Most damaging is that this initiative changes our ability as a people to represent the totality of our inalienable rights. Through the PLO and its seat at the UN, the majority of Palestinians, who actually live outside the West Bank and Gaza, now have representation as equal members of the body politic under a single structure, and which was achieved by a previous generation in 1974 after enormous sacrifices. This principle, of the political equality of Palestinians inside Palestine with the refugees outside, will be completely lost if the PLO is substituted by the State of Palestine.
Francis Boyle, advisor to the PLO and professor of international law
The opinion is based upon erroneous assumptions. Rather than disenfranchising the Diaspora, when a Palestinian state is declared in September, every Palestinian living in the world will have the right to become a citizen of a UN member state.
In 1988, the Palestinian Declaration of Independence was approved by the Palestinian National Council representing all Palestinians. The executive committee of the PLO was next set up as the Provisional Government for the State of Palestine. In addition, the Declaration of Independence also provides that all Palestinians living around the world automatically become citizens of the State of Palestine.
The executive committee of the PLO in its capacity as the provisional government will continue to represent the interests of all Palestinians around the world when Palestine becomes a state. No one will be disenfranchised. The PLO will not lose its status.
All of their rights have been protected and will be protected by Palestine becoming a member state of the United Nations, including the right of return.

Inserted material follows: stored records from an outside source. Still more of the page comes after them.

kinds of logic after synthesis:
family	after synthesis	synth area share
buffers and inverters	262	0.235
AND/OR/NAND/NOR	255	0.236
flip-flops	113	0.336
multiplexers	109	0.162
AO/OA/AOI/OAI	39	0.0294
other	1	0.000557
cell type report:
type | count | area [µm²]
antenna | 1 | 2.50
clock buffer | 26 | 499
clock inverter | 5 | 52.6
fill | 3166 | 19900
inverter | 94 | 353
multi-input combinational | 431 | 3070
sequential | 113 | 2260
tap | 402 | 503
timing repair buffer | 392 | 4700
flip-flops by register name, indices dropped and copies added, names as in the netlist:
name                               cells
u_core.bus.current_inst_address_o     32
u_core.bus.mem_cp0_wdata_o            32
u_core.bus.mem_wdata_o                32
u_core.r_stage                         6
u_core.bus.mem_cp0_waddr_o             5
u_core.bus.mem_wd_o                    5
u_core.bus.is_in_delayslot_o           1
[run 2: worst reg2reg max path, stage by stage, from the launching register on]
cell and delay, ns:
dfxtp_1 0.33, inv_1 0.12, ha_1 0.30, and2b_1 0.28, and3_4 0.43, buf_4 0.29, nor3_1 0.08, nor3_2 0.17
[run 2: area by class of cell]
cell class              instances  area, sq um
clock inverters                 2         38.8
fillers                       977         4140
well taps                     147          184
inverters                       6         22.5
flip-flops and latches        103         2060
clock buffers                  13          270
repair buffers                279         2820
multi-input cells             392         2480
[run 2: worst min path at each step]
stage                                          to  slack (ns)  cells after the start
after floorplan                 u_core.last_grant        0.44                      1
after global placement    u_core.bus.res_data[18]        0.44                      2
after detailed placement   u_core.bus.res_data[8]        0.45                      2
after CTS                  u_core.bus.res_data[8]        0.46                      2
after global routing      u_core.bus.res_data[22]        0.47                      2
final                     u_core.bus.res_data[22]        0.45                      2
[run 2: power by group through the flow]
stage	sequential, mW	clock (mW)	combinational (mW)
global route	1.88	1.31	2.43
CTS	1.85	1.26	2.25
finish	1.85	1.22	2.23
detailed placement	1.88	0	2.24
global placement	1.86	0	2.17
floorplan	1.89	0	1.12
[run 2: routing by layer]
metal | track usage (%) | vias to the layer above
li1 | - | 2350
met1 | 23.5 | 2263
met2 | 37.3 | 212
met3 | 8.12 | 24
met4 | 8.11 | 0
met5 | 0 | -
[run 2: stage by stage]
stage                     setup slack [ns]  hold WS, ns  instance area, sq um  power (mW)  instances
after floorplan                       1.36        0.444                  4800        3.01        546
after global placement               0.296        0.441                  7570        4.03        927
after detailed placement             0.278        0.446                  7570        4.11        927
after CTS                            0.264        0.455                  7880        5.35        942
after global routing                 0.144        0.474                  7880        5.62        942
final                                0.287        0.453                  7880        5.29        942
### config.mk
export PLATFORM = sky130hd
export DESIGN_NAME = div_radix2_flat
export DESIGN_NICKNAME = d
export VERILOG_FILES = /design/src/rtl/div_radix2_pkg.sv /design/src/rtl/div_radix2_if.sv /design/src/rtl/div_radix2_step.sv /design/src/rtl/div_radix2.sv /design/src/flat_wrapper.sv
export SDC_FILE = /design/constraint.sdc
export NUM_CORES = 1
export LEC_CHECK = 0
export ABC_AREA = 1
export CELL_PAD_IN_SITES_DETAIL_PLACEMENT = 1
export CELL_PAD_IN_SITES_GLOBAL_PLACEMENT = 1
export CORE_MARGIN = 2
export CORE_UTILIZATION = 44
export DETAILED_ROUTE_END_ITERATION = 8
export PLACE_DENSITY = 0.83
export RECOVER_POWER = 50
export SYNTH_ARGS = -nofsm -noshare
export SYNTH_HDL_FRONTEND = slang
export SYNTH_SLANG_ARGS = --single-unit
### constraint.sdc
create_clock -name clk -period 6.07 [get_ports clk]
set_input_delay 1.5175 -clock clk [delete_from_list [all_inputs] [get_ports clk]]
set_output_delay 1.5175 -clock clk [all_outputs]
set_load 0.01 [all_outputs]
### src/rtl/div_radix2_pkg.sv
// Shared constants and state encoding for the radix-2 restoring divider.
package div_radix2_pkg;

    localparam int DIV_WIDTH = 32;
    localparam int DIV_CNT_W = $clog2(DIV_WIDTH + 1);

    typedef enum logic [1:0] {
        DIV_IDLE = 2'd0,
        DIV_BUSY = 2'd1,
        DIV_DONE = 2'd2
    } div_state_e;

endpackage

### src/rtl/div_radix2_if.sv
// Request/result bundle between the EX mul/div unit and the divider.
interface div_radix2_if #(parameter int WIDTH = 32);

    logic             en;
    logic             is_signed;
    logic [WIDTH-1:0] dividend;
    logic [WIDTH-1:0] divisor;
    logic [WIDTH-1:0] quotient;
    logic [WIDTH-1:0] remainder;
    logic             complete;

    modport master (
        output en, is_signed, dividend, divisor,
        input  quotient, remainder, complete
    );

    modport slave (
        input  en, is_signed, dividend, divisor,
        output quotient, remainder, complete
    );

endinterface

### src/rtl/div_radix2_step.sv
// One restoring-division step: shift in the next dividend bit, trial-subtract
// |divisor|, keep the difference if it did not go negative.
module div_step #(
    parameter int WIDTH = 32
) (
    input  logic [WIDTH:0]   rem_in,
    input  logic             bit_in,
    input  logic [WIDTH-1:0] dsr,
    output logic [WIDTH:0]   rem_out,
    output logic             q_bit
);

    logic [WIDTH+1:0] shifted;
    logic [WIDTH+1:0] diff;

    // Two guard bits so the borrow of the trial subtraction is never ambiguous.
    always_comb begin
        shifted = {rem_in, bit_in};
        diff    = shifted - {2'b00, dsr};
        q_bit   = ~diff[WIDTH+1];
        rem_out = q_bit ? diff[WIDTH:0] : shifted[WIDTH:0];
    end

endmodule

In the memo I originally did for President Arafat and the PLO back in 1988, I explained how we could obtain UN membership. All of the advice that I gave to Arafat and the PLO in 1987 to 1989 was originally premised on the assumption that someday we would apply for UN membership. That day has come. Please move forward.

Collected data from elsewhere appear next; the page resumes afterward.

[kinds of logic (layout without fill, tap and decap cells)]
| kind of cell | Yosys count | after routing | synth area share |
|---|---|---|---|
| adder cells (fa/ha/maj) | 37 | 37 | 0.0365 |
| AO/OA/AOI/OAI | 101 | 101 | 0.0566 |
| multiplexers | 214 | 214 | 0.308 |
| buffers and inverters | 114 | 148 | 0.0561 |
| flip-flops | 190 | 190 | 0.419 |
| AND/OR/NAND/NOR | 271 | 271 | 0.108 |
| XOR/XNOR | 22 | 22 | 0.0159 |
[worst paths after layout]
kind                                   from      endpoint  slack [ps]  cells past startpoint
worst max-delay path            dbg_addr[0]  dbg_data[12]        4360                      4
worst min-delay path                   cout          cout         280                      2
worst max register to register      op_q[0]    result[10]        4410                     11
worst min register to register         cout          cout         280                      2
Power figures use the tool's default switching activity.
==> src/rtl/tiny_cpu_pkg.sv <==
// tiny_cpu_pkg: constants, fetch packet type and opcodes shared by the tiny CPU front end and execute stage
package tiny_cpu_pkg;
  localparam int XLEN = 32;
  localparam int IMEM_ADDR_W = 4;
  localparam int RESET_PC = 0;
  localparam logic [6:0] OP_RTYPE = 7'b0110011;
  localparam logic [6:0] OP_ITYPE = 7'b0010011;
  typedef struct packed {
    logic [XLEN-1:0] instr;
    logic [IMEM_ADDR_W-1:0] pc;
  } fetch_pkt_t;
  function automatic logic [6:0] opcode_of(input logic [XLEN-1:0] instr);
    return instr[6:0];
  endfunction
endpackage

==> src/rtl/fetch_fifo.sv <==
// fetch_fifo: synchronous prefetch FIFO of fetch packets; flush beats a same-cycle push
module fetch_fifo
  import tiny_cpu_pkg::*;
#(
  parameter int DEPTH = 2,
  parameter type T = fetch_pkt_t,
  localparam int PW = $clog2(DEPTH),
  localparam int CW = PW + 1
) (
  input  logic          CLK,
  input  logic          RST,
  input  logic          push,
  input  logic          pop,
  input  logic          flush,
  input  T              din,
  output logic [CW-1:0] count,
  output T              head,
  output logic          full,
  output logic          empty
);
  T mem [DEPTH];
  logic [PW-1:0] rd_ptr, wr_ptr;
  logic do_push, do_pop;
  assign do_pop = pop && !empty;
  assign do_push = push && (!full || do_pop);
  assign head = mem[rd_ptr];
  assign full = count == CW'(DEPTH);
  assign empty = count == '0;
  // pointer and occupancy bookkeeping; a flush empties the queue and drops any arriving word
  always_ff @(posedge CLK) begin
    if (RST || flush) begin
      rd_ptr <= '0;
      wr_ptr <= '0;
      count <= '0;
    end else begin
      rd_ptr <= rd_ptr + PW'(do_pop);
      wr_ptr <= wr_ptr + PW'(do_push);
      count <= count + CW'(do_push) - CW'(do_pop);
    end
  end
  // entry storage, written only when the word survives the flush
  always_ff @(posedge CLK) begin
    if (do_push && !flush) mem[wr_ptr] <= din;
  end
endmodule

==> src/rtl/instr_fetch_unit.sv <==
// instr_fetch_unit: PC, synchronous imem reads and prefetch queue feeding execute; FETCH_PERF_CNT_EN adds fetch_count
module instr_fetch_unit
  import tiny_cpu_pkg::*;
#(
  parameter int ADDR_W = IMEM_ADDR_W,
  parameter int DATA_W = XLEN,
  parameter int FIFO_DEPTH = 2,
  parameter int RESET_PC = tiny_cpu_pkg::RESET_PC
) (
  input  logic              CLK,
  input  logic              RST,
  output logic              mem_en,
  output logic [ADDR_W-1:0] mem_addr,
  input  logic [DATA_W-1:0] mem_rdata,
  output logic              instr_valid,
  input  logic              instr_ready,
  output logic [DATA_W-1:0] instr_data,
  output logic [ADDR_W-1:0] instr_pc,
  input  logic              redirect_valid,
  input  logic [ADDR_W-1:0] redirect_pc
`ifdef FETCH_PERF_CNT_EN
  ,
  output logic [15:0]       fetch_count
`endif
);
  typedef struct packed {
    logic [DATA_W-1:0] instr;
    logic [ADDR_W-1:0] pc;
  } pkt_t;
  localparam int CW = $clog2(FIFO_DEPTH) + 1;
  logic [ADDR_W-1:0] pc, resp_pc;
  logic inflight, pop, full, empty;
  logic [CW-1:0] count;
  pkt_t head, resp_pkt;
  assign pop = instr_valid && instr_ready;
  assign instr_valid = !empty;
  assign instr_data = instr_valid ? head.instr : '0;
  assign instr_pc = instr_valid ? head.pc : '0;
  assign mem_addr = pc;
  assign mem_en = !RST && !redirect_valid && !(full && !pop) && (count + CW'(inflight) - CW'(pop) < CW'(FIFO_DEPTH));
  assign resp_pkt = '{instr: mem_rdata, pc: resp_pc};
  // PC advance and in-flight tracking; a redirect never issues, so the slot after it returns nothing
  always_ff @(posedge CLK) begin
    if (RST) begin
      pc <= ADDR_W'(RESET_PC);
      inflight <= 1'b0;
      resp_pc <= '0;
    end else begin
      pc <= redirect_valid ? redirect_pc : pc + ADDR_W'(mem_en);
      inflight <= mem_en;
      resp_pc <= pc;
    end
  end
  fetch_fifo #(.DEPTH(FIFO_DEPTH), .T(pkt_t)) u_fifo (
    .CLK   (CLK),
    .RST   (RST),
    .push  (inflight),
    .pop   (pop),
    .flush (redirect_valid),
    .din   (resp_pkt),
    .count (count),
    .head  (head),
    .full  (full),
    .empty (empty)
  );
`ifdef FETCH_PERF_CNT_EN
  // saturating count of completed handshakes
  always_ff @(posedge CLK) begin
    if (RST) fetch_count <= '0;
    else if (pop && fetch_count != 16'hFFFF) fetch_count <= fetch_count + 16'd1;
  end
`endif
endmodule

==> config.mk <==
export PLATFORM = sky130hd
export DESIGN_NAME = instr_fetch_unit
export DESIGN_NICKNAME = d
export VERILOG_FILES = /design/src/rtl/tiny_cpu_pkg.sv /design/src/rtl/fetch_fifo.sv /design/src/rtl/instr_fetch_unit.sv
export SDC_FILE = /design/constraint.sdc
export NUM_CORES = 1
export LEC_CHECK = 0
export CAP_MARGIN = 10
export CORE_MARGIN = 2
export CORE_UTILIZATION = 46
export DETAILED_ROUTE_END_ITERATION = 12
export PLACE_DENSITY = 0.78
export SYNTH_ARGS = -nofsm -noshare
export SYNTH_HDL_FRONTEND = slang
export SYNTH_SLANG_ARGS = --single-unit
==> constraint.sdc <==
create_clock -name CLK -period 5.5 [get_ports CLK]
set_clock_uncertainty 0.05 [all_clocks]
set_input_delay 0.825 -clock CLK [delete_from_list [all_inputs] [get_ports CLK]]
set_output_delay 0.825 -clock CLK [all_outputs]
set_load 0.02 [all_outputs]
# After elaboration in Yosys (flattened, before gate mapping)

Memories as Yosys holds them, arrays and structs flattened. A register that Yosys moved wholly into a read port is not among the register bits.
Index checks and enable logic that the tools add are counted.

Bits in registers: 13
Memory bits (writable): 72
Word-level logic and storage cells: 39
Memories: 1

Add/sub/neg operators: 7
Magnitude comparators: 1
Equal/unequal tests: 1
Muxes and demuxes: 6
Reduce and logical (&&, ||, !) cells: 17

Memory list:

| name       | depth | width | read ports | clocked after memory_dff | wr ports | line             | text |
|---|---|---|---|---|---|---|---|
| u_fifo.mem | 2     | 36    | 1          | 1                        | 1        | fetch_fifo.sv:21 | `T mem [DEPTH];` |

Operator list:

| cell                                              | count |
|---|---|
| 32-bit 2-to-1 mux                                 | 1 |
| 1-bit logical AND                                 | 8 |
| 4-bit 2-to-1 mux                                  | 2 |
| 1-bit logical NOT                                 | 6 |
| 2-bit by 1-bit adder with 2-bit output            | 2 |
| 4-bit by 1-bit adder with 4-bit output            | 1 |
| 2-bit by 1-bit subtractor with 2-bit output       | 2 |
| 1-bit 2-to-1 mux                                  | 3 |
| 1-bit adder                                       | 2 |
| 2-bit == test, second input constant              | 1 |
| 2-bit logical NOT                                 | 1 |
| 1-bit logical OR                                  | 2 |
| 2-bit less-than comparator, second input constant | 1 |

# Logic depth before layout (Yosys ltp)

Word-level depth: 10
Gate-level depth with buffers: 11
Mapped depth without buffers: 11

# Hierarchy

Synthesis repeated with hierarchy kept, for this count alone.

Cells, all modules: 219
Area, all modules: 3472.1 um^2

By module, submodules not included:

| module           | instances | cells an instance | area an instance (um^2) | seq. area each (um^2) |
|---|---|---|---|---|
| fetch_fifo       | 1         | 140               | 2812.7                  | 2242.2 |
| instr_fetch_unit | 1         | 79                | 659.4                   | 180.2 |

# Least setup slack after synthesis

No wires, ideal clock.

Path kind: input port to flip-flop
Start: input port redirect_valid
End: memory u_fifo.mem[1][0] in the netlist's numbering (enable)
Arrival time: 3.664 ns
Required time: 4.969 ns
Slack: 1.305 ns
Stages on the path: 2
Path buffers: 1
Cell sequence: buf_4 -> nor3b_1

Longest elaborated chain between the ends: 4

RTL lines:

| element                                | line                   | text |
|---|---|---|
| from (decl)                            | instr_fetch_unit.sv:19 | `input logic redirect_valid,` |
| 1-bit logical NOT                      | fetch_fifo.sv:43       | `if (do_push && !flush) mem[wr_ptr] <= din;` |
| 1-bit logical AND                      | fetch_fifo.sv:43       |  |
| 1-bit 2-to-1 mux                       | fetch_fifo.sv:43       |  |
| 1-bit 2-to-1 mux (implied by the code) | fetch_fifo.sv:43       |  |
| to (decl)                              | fetch_fifo.sv:21       |  |

Every way passes these cells.

# Final worst setup path

Start: input port instr_ready
End: output port mem_en

Longest elaborated chain between the ends: 6
Elaborated cells on any way between the ends: 8
Those cells by class: add/sub: 1; order compare: 1; reduce/logical: 6

RTL lines:

| element                                                                                             | line                   | text |
|---|---|---|
| from (decl)                                                                                         | instr_fetch_unit.sv:16 | `input logic instr_ready,` |
| 1-bit logical AND (*)                                                                               | instr_fetch_unit.sv:35 | `assign pop = instr_valid && instr_ready;` |
| parallel branches: the longest is 4 deep, another holds 2-bit by 1-bit subtractor with 2-bit output | n/a                    |  |
| 1-bit logical AND (*)                                                                               | instr_fetch_unit.sv:40 | `assign mem_en = !RST && !redirect_valid && !(full && !pop) && (count + CW'(inflight) - CW'(pop) < CW'(FIFO_DEP ...` |
| to (decl)                                                                                           | instr_fetch_unit.sv:12 | `output logic mem_en,` |

Mark *: on every way between the ends.

==> reports/results.ini <==
[die]
rows = 31
die_h_um = 89.08
core-area_um2 = 7137
fp.dieW_um = 89.08
die_area_um2 = 7934
io_pins = 82
initial_core_util_pct = 46.65

[critical_path]
cp.required_ns = 4.62
r2r-start = u_fifo.count[0]
reg2reg_slack_ns = 2.93
criticalPathCategory = in2out
end_kind = output pin
crit_path_max_fanout = 3
cp.arrival_ns = 3.18
cp-start-kind = primary input
reg2regPathDepth = 11
rr_endpoint = mem_addr[2]

[hold_path]
min_path_type = reg2reg
hp-start = resp_pc[2]
hold_end = u_fifo.mem[0][2]
whs_path_depth = 0

[timing]
max_freq_ghz = 0.2467
fin_crit_sh_pct = 73.69
worst-slew-pin-transition_ns = 0.8678
holdWs_ns = 0.3853
rsz0062_at_grt = no
maxSlewViolCount = 0
finalWorstSetupSlack_ns = 1.447
relSlewSlack_pct = 42.01
setup-violations-final = 0
tns_ns = 0
min_period_ns = 4.053
final-hold-violation-count = 0

[pwr]
pwr-share-clk_pct = 33.3
power_leakage_uw = 0.001491
pwr-share-comb_pct = 10.6
p_sw_uw = 294.6
ir_drop_v = 0.0001606
pwr-share-seq_pct = 56.1
powerDensity_nw_per_um2 = 291.6
p_sw_share_pct = 22.82
power_uw = 1291
intPower_uw = 996.4

[logic_synthesis]
yosysWarnings = 0
ys_seq_area_share_pct = 72.75
synth-edff-count = 72
ys_top_cells_by_area = edfxtp_1, mux2i_1, dfxtp_1
synth_nets = 257
syn_inst = 213
ys_types = 26
ys_seq_elements = 85
async_flop_share_pct = 0
yosysTopAreaCell = edfxtp_1
synth_area_um2 = 3329
synth_flop_cell = edfxtp_1
avgSynthCellArea_um2 = 15.63
synth_top_area_share_pct = 64.94

[global_routing]
grt_overflow = 0
grt_max_degree = 38
grt_pass1_vias = 1910
antenna_found_initial = 0
grt_usage_pct = 15.08
grt_pass1_wl_mm = 8.832

[detailed_routing]
post_drt_wl_per_cell_um = 14.51
detail-route-antenna-nets = 0
drc = 0
drt_wl_total_mm = 5.847
viasPerCell = 4.794
drt_iter0_markers = 63
dr.pass1.iters = 4
num_vias = 1932

[cts]
htreeDepth = 3
cts_resized = 0
cts.sinks = 85
cts.hold.buffers_added = 0
cts_tree = built
cts_buffers = 9
root_buffer = clkbuf_8
insertion_delay_ns = 0.34
clk_path_buf_depth = 2
clk_pin_slew_ns = 0.09
post_cts_buffers = 0

[cells_and_area]
syn_to_final_growth_pct = 33.00
drive_gt1_share_pct = 8.553
postLayoutCoreUtil_pct = 62.04
nNetsFinal = 343
n_antenna_cell = 0

[outcome]
status = finished, final reports clean

[placed_design]
dp_slack_ns = 1.446
dp_hpwl_mm = 3.756
gp_congestion = 0.7242
port_buffers = 81

[flow_run]
max-cap-violations = 0

## metrics by stage
| step | cells | area, um2 |
|---|---|---|
| after floorplan | 213 | 3329 |
| after global placement | 387 | 4232 |
| after detailed placement | 387 | 4232 |
| after CTS | 403 | 4428 |
| after global routing | 403 | 4428 |
| final | 403 | 4428 |
## power by group through the flow
stage / logic (uW) / clock network, uW / registers [uW]
after global placement: 135 / 0 / 738
final: 136 / 431 / 724
after floorplan: 65.1 / 0 / 739
after detailed placement: 138 / 0 / 739
after CTS: 139 / 443 / 724
after global routing: 148 / 466 / 726
## cells by family after synthesis
kind of cell    synth area share (%)
flops                          72.75
buf+inv                        2.931
compound gates                 1.390
simple gates                   7.216
mux                            12.63
xor+xnor                       1.579
fa+ha+maj                      1.503
## cell usage in the layout (no fill, tap or decap), types with 3 or more instances in the layout
master,instances
clkbuf_8,9
dfxtp_1,12
xor2_1,3
xnor2_1,3
edfxtp_1,72
ha_1,4
nor2_1,40
clkdlybuf4s50_1,81
buf_4,3
mux2i_1,42
nor2b_1,5
inv_1,6
## cell usage after synthesis, types with 2 or more instances
library cell and n:
ha_1 4, inv_1 6, mux2i_1 42, nor2b_1 5, nor3_1 2, edfxtp_1 72, nor2_1 40, dfxtp_1 13
xor2_1 3, nand2_1 2, xnor2_1 3, buf_6 2, buf_4 6
## state kept, by name, indices dropped and copies added (netlist names)
| signal | count |
|---|---|
| resp_pc | 4 |
| inflight | 1 |
| u_fifo.wr_ptr | 1 |
| u_fifo.count | 2 |
| u_fifo.mem | 72 |
| u_fifo.rd_ptr | 1 |
| mem_addr | 4 |
## how the worst max path moves through the flow
| stage | to | slack (ns) | cells past startpoint | startpoint |
|---|---|---|---|---|
| floorplan | u_fifo.mem[1][0] | 1.30 | 2 | redirect_valid |
| global placement | mem_en | 1.55 | 8 | instr_ready |
| detailed placement | mem_en | 1.45 | 8 | instr_ready |
| CTS | mem_en | 1.45 | 8 | instr_ready |
| global route | mem_en | 1.32 | 8 | instr_ready |
| finish | mem_en | 1.45 | 8 | instr_ready |
## worst max-delay path, stage by stage
cell and delay (ns):
clkdlybuf4s50_1 0.55, o21ai_0 0.18, inv_1 0.09, ha_1 0.23
nor2b_1 0.14, xnor2_1 0.20, mux2i_1 0.31, clkdlybuf4s50_1 0.65
## area by class of cell
| cell class | count | area (um2) |
|---|---|---|
| multi-input cells | 112 | 824.5 |
| flip-flops and latches | 85 | 2424 |
| well taps | 99 | 123.9 |
| repair buffers | 84 | 833.3 |
| inverters | 7 | 26.28 |
| clock inverters | 7 | 72.57 |
| clock buffers | 9 | 123.9 |
| fillers | 572 | 2709 |
## per-layer routing
layer  vias up  GRT usage, %  part of all wire [%]
met5         -             0                     0
met4         0         6.513                   1.6
met3         9         4.801                   6.0
met2        55         25.31                    50
met1       930         17.96                    42
li1        938             -                     -
(Power assumes the default switching activity.)
==> edit, RTL diff (same flow settings) <==
`XLEN`: 32 -> 48.
--- a/src/rtl/tiny_cpu_pkg.sv
+++ b/src/rtl/tiny_cpu_pkg.sv
@@ -2,3 +2,3 @@
 package tiny_cpu_pkg;
-  localparam int XLEN = 32;
+  localparam int XLEN = 48;
   localparam int IMEM_ADDR_W = 4;
Interface: changed (resized instr_data and mem_rdata); port bits go from 82 to 114. The function was not compared with the original's and may differ.
==> edit against the unedited design <==
Area after synthesis grew 36%; setup slack lost 0.022 ns; routed wire length grew 44%; cell area grew 46%; sequential cell count grew 32; first-iteration DRC count grew 9.5%; global-route usage grew 1.3 points; total power grew 87%; critical path depth is the same; critical path type unchanged; largest power group is now clock.
==> edit: results (changes against the unedited design) <==
Synthesis
  • Main area contributors after synthesis: edfxtp_1, mux2i_1, dfxtp_1
  • Xor and xnor fraction of the mapped netlist area: 1.16% (-0.42 points)
  • Synth Net Count: 341 (+33%)
  • Seq/Total Area, Yosys: 74.8% (+2.1 points)
  • Top cells by count, synth: edfxtp_1, mux2i_1, nor2_1, dfxtp_1, buf_4
  • Post-synth EDFFs: 104 (+44%)
  • Mux cell area share after synthesis: 12.8% (+0.22 points)

Power
  • Peak supply drop: 192 µV (+20%)
  • Pleak: 2.20 nW (+47%)
  • Sequential Power Share: 41.7% (-14 points)
  • Internal Power: 1.92 mW (+93%)
  • Clock Power Share: 50.6% (+17 points)
  • Total Power: 2.41 mW (+87%)

Drt
  • Met1 WL: 3.46 mm (+41%)
  • Via Count: 2,608 (+35%)
  • Met3 WL post-DR: 490 µm (+40%)
  • Detailed Route Iter0 Violations: 69 (+9.5%)
  • Met2 WL: 4.38 mm (+49%)
  • Drt total wl: 8.43 mm (+44%)

Global routing
  • Total track usage: 16.4% (+1.3 points)
  • Largest net degree at the start of global routing: 54 (+42%)
  • Vias in the first global route: 2,639 (+38%)
  • First-pass GRT wire length: 12.7 mm (+44%)

Placement
  • Placed wire-length estimate: 5.24 mm (+39%)
  • DP Area: 5790 µm² (+37%)

Layout
  • Final #Nets: 465 (+36%)
  • Fraction of layout cells with a size suffix above 1: 10.5% (+2.0 points)
  • Flip-flop count of the largest register after layout: 104 (+44%)
  • Fill cell count: 704 (+23%)

Clocking
  • Number of buffers created by CTS: 17 (+8)
  • Clk_lat worst skew: 0.51 ns (+0.17 ns)

Setup path
  • Worst EP arrival: 3.20 ns (+0.02 ns)

STA
  • Worst slew margin: 36.6% (-5.4 points)

Outcome
  • Outcome: completed
[edit: cell count changes after synthesis, sizes merged]
cell    change
buf         +4
nor2       +16
edfxtp     +32
mux2i      +16
[edit: kinds of logic after synthesis]
kind of cell,after synthesis
XOR/XNOR,6
adder cells (fa/ha/maj),4
flip-flops,117
AO/OA/AOI/OAI,5
multiplexers,58
AND/OR/NAND/NOR,71
buffers and inverters,20
[edit: final timing paths]
kind | from | end | slack [ns] | cells after the start
worst max-delay path | instr_ready | mem_en | 1.42 | 8
worst min-delay path | resp_pc[3] | u_fifo.mem[0][3] | 0.38 | 0
worst max register to register | u_fifo.count[0] | mem_addr[2] | 2.92 | 11
worst min register to register | resp_pc[3] | u_fifo.mem[0][3] | 0.38 | 0
[edit: final cells by class]
class | count | area (µm²) | area share [%]
inverter | 7 | 26.3 | 0.405
clock inverter | 15 | 253 | 3.90
multi-input combinational | 144 | 1040 | 16.1
timing repair buffer | 118 | 1190 | 18.3
tap | 133 | 166 | 2.57
sequential | 117 | 3390 | 52.3
clock buffer | 17 | 414 | 6.39
[edit: critical path, cell delays in order]
cell	delay, ns
clkdlybuf4s50_1	0.54
o21ai_0	0.16
inv_1	0.10
ha_1	0.24
nor2b_1	0.17
xnor2_1	0.21
mux2i_1	0.30
clkdlybuf4s50_1	0.65
[edit: per-layer routing]
metal | track usage, % | up-vias
met3 | 6.98 | 10
met1 | 18.3 | 1249
met4 | 6.78 | 0
li1 | - | 1269
met2 | 27.7 | 80
met5 | 0 | -
[edit: metrics by stage]
stage	std cells	hold slack [ns]	worst slack (ns)
5_1_grt	551	0.393	1.23
3_3_place_gp	518	0.358	1.54
3_5_place_dp	518	0.363	1.41
4_1_cts	550	0.377	1.40
6_report	551	0.380	1.42
2_1_floorplan	281	0.354	0.106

John Quigley, author and professor of international and comparative law
The initiative is no threat to the Palestinians, and it will only improve their standing. This is because as a matter of international law, states must ensure that human rights are not being violated.
If Palestine were to become a member state it would be interacting with other states, and this is a much stronger position. It can pursue remedies at the diplomatic level in its capacity as a state. It will do favors for other states. It can demand favors in return. It can also pursue prosecutions of Israeli officials for war crimes, such as settlements, putting pressure on Israel on an issue that has been the principal obstacle to a peace settlement. Palestine will have leverage that is presently lacking.
This is all missing from the Goodwin-Gill opinion because he was not asked to deal with it, just the issue of an upgrade. His opinion does not relate to UN membership, and does not purport to have any relevance to the issue of UN membership.
Rather than posing a threat to the refugees, the refugees will in fact be in a much stronger position. Legally, while people might leave states, if the refugees are nationals then the state cannot refuse to allow nationals to return. It is safe to assume that Israel will use this as a pretext to argue that the refugees can only return to their new state, but they will always find a reason not to allow the refugees to return.
Goodwin-Gill and others in civil society also view the bid as a threat to the PLO, but this too is exaggerated. It was the PLO that decided in 1988 to constitute itself as the government of the State of Palestine, making clear that all Palestinians would be represented by it. The General Assembly accepted the PLO as the sole representative of the Palestinian people. That is what it was asked to do at the time, and that is what it is likely to do in September if asked to accept Palestine as a state.